21:56 And from that, the Virtual Twin, in fact, becomes a self-evolving asset.
22:01 That gets smarter day after day, in fact.
22:05 Nicolas, there's so much going on.
22:08 For listeners who want to learn more,
22:09 want to learn more about the 3DEXPERIENCE platform,
22:12 about Dassault's work with everything we've talked about,
22:16 Virtual Companions and industry world models, where's a good place to go?
22:20 The Dassault website?
22:22 Social media?
22:23 Are there research papers?
22:25 Where can listeners go to learn more?
22:28 Mainly on the Dassault Systèmes website, 3ds.com, or on our LinkedIn page,
22:32 where we are communicating more and more on AI.
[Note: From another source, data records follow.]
== job 7972 ==
## alu
module alu #(
	parameter DATA_WIDTH = 32,
	parameter INST_WIDTH = 4
)(
	input                   i_clk,
	input                   i_rst_n,
	input  [DATA_WIDTH-1:0] i_data_a,
	input  [DATA_WIDTH-1:0] i_data_b,
	input  [INST_WIDTH-1:0] i_inst,
	input                   i_valid,
	output [DATA_WIDTH-1:0] o_data,
	output                  o_overflow,
	output                  o_valid
);
==> flow/config.mk <==
export PLATFORM = sky130hd
export DESIGN_NAME = alu
export DESIGN_NICKNAME = alu
export VERILOG_FILES = /design/flow/design.v
export SDC_FILE = /design/flow/constraint.sdc
export NUM_CORES = 4
export LEC_CHECK = 0
export CAP_MARGIN = 20
export CELL_PAD_IN_SITES_GLOBAL_PLACEMENT = 0
export CORE_MARGIN = 2
export CORE_UTILIZATION = 72
export CTS_CLUSTER_DIAMETER = 203
export CTS_CLUSTER_SIZE = 24
export GPL_TIMING_DRIVEN = 1
export PLACE_DENSITY = 0.62
export SETUP_SLACK_MARGIN = -0.61
export SLEW_MARGIN = 5
export TNS_END_PERCENT = 25
==> flow/constraint.sdc <==
create_clock -name core_clock -period 9.4 [get_ports {i_clk}]
set_input_delay 1.8800 -clock core_clock [delete_from_list [all_inputs] [get_ports {i_clk}]]
set_output_delay 1.8800 -clock core_clock [all_outputs]
set_load 0.01 [all_outputs]
run.sh (not shown) runs the stock make flow with config.mk's settings and CLKGATE_MAP_FILE=.
Job 7972 did not finish; a tool error ended it in global routing (5_1_grt).
For job 9684, these inputs were changed with respect to job 7972:
- CTS_CLUSTER_DIAMETER: 203 -> unset
- GPL_TIMING_DRIVEN: 1 -> unset
- TNS_END_PERCENT: 25 -> unset
- PLACE_DENSITY: 0.62 -> unset
- CTS_CLUSTER_SIZE: 24 -> unset
- CELL_PAD_IN_SITES_GLOBAL_PLACEMENT: 0 -> unset
- SLEW_MARGIN: 5 -> 20
- CORE_UTILIZATION: 72 -> 40
- SETUP_SLACK_MARGIN: -0.61 -> unset
- the clock period (ns, I/O delays scaled along): 9.4 -> 11.8
--- outcome ---
Job 9684 did not stop at any stage, and its layout met the timing, design-rule and antenna checks.
Job 9684 vs. job 7972: quantity of gates resized following cts now smaller; top-level port count closely matched the old numbers; fraction of synthesis flops using an asynchronous set or reset pin essentially unchanged; number of cells after detailed placement rose by 72; post-detailed-placement half-perimeter wirelength dropped about 13%.
Job 7972 → job 9684: chip area higher, x dimension of the die saw an increase, number of rows in the core area rose by 30, vertical die dimension higher, core footprint shows an increase of 45000 µm².
#### Input delta (job 2204 over job 9684)
- a change of CORE_UTILIZATION from 40 to 34
==> comparison <==
Comparing job 9684 with job 2204, the worst hold slack came out essentially unchanged. Reported for job 2204 and job 9684, share of flip-flops with an asynchronous set or reset turned out identical to the last digit. On cell area after placement, the higher figure sits with job 2204, not job 9684.
Here is what was changed in the inputs of job 8420 compared with job 2204.
- setting SETUP_SLACK_MARGIN to -0.35 for the first time
- setting TNS_END_PERCENT to 40 for the first time
- changing CORE_UTILIZATION from 34 to 57
- changing the clock period (ns, I/O delays scaled along) from 11.8 to 6.47
==> comparison <==
- From the logs: job 8420 reached the end of the flow and failed the layout checks with negative setup slack.
- Cell area after placement: lower on job 2204
- Comparing job 2204 against job 8420, there is no change at all in number of cell instances after yosys synthesis.
- Taking job 2204 as the reference, in job 8420 post-route worst setup slack went down; hold slack went down.

* * *

## lagoon
alu again, from the RTL that the note above started with.
export LEC_CHECK = 0
export ABC_AREA = 1
export CAP_MARGIN = 20
export CELL_PAD_IN_SITES_GLOBAL_PLACEMENT = 0
export CORE_MARGIN = 7
export CORE_UTILIZATION = 72
export CTS_CLUSTER_DIAMETER = 33
export CTS_CLUSTER_SIZE = 95
export GPL_TIMING_DRIVEN = 1
export PLACE_DENSITY = 0.35
export SETUP_SLACK_MARGIN = -0.61
export SLEW_MARGIN = 25
export TNS_END_PERCENT = 25
create_clock -name core_clock -period 6.14 [get_ports {i_clk}]
lagoon failed in global routing (5_1_grt) with GRT-0116.
Input changes introduced in maple (baseline for comparison: lagoon):
Settings: removing PLACE_DENSITY (formerly 0.35); setting PLACE_DENSITY_LB_ADDON to 0.23 for the first time; changing SETUP_SLACK_MARGIN from -0.61 to 1.44; removing ABC_AREA (formerly 1); changing CTS_CLUSTER_SIZE from 95 to 37; changing CORE_MARGIN from 7 to 2; changing TNS_END_PERCENT from 25 to 50; changing SLEW_MARGIN from 25 to 5; changing the clock period (ns, I/O delays scaled along) from 6.14 to 10.9.
## What came out
lagoon did not make it past global routing (5_1_grt), where a tool error ended it. maple failed in global routing (5_1_grt) with GRT-0232. On post-placement setup slack, the higher figure sits with maple, not lagoon. In the flow results for maple and lagoon, the number of cells in the design after placement is smaller on maple. Compared with lagoon, maple shows a count of cells resized by post-cts repair that is 291 lower. Combined area of all synthesized cells, maple and lagoon, higher one = lagoon.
22:36 Thanks also to the NVIDIA collaboration,
22:38 we are posting more and more about what we are doing.
22:43 So, yeah, perfect.
22:45 Yeah, that's free and connect with us.
22:48 Excellent.
22:48 Well, Nicolas, again, congratulations on all the work and thank
22:52 you for the years of collaboration with NVIDIA.
22:54 Thank you.
22:55 And best of luck in everything you're doing.
22:57 Thank you to NVIDIA, to the team, the incredible team.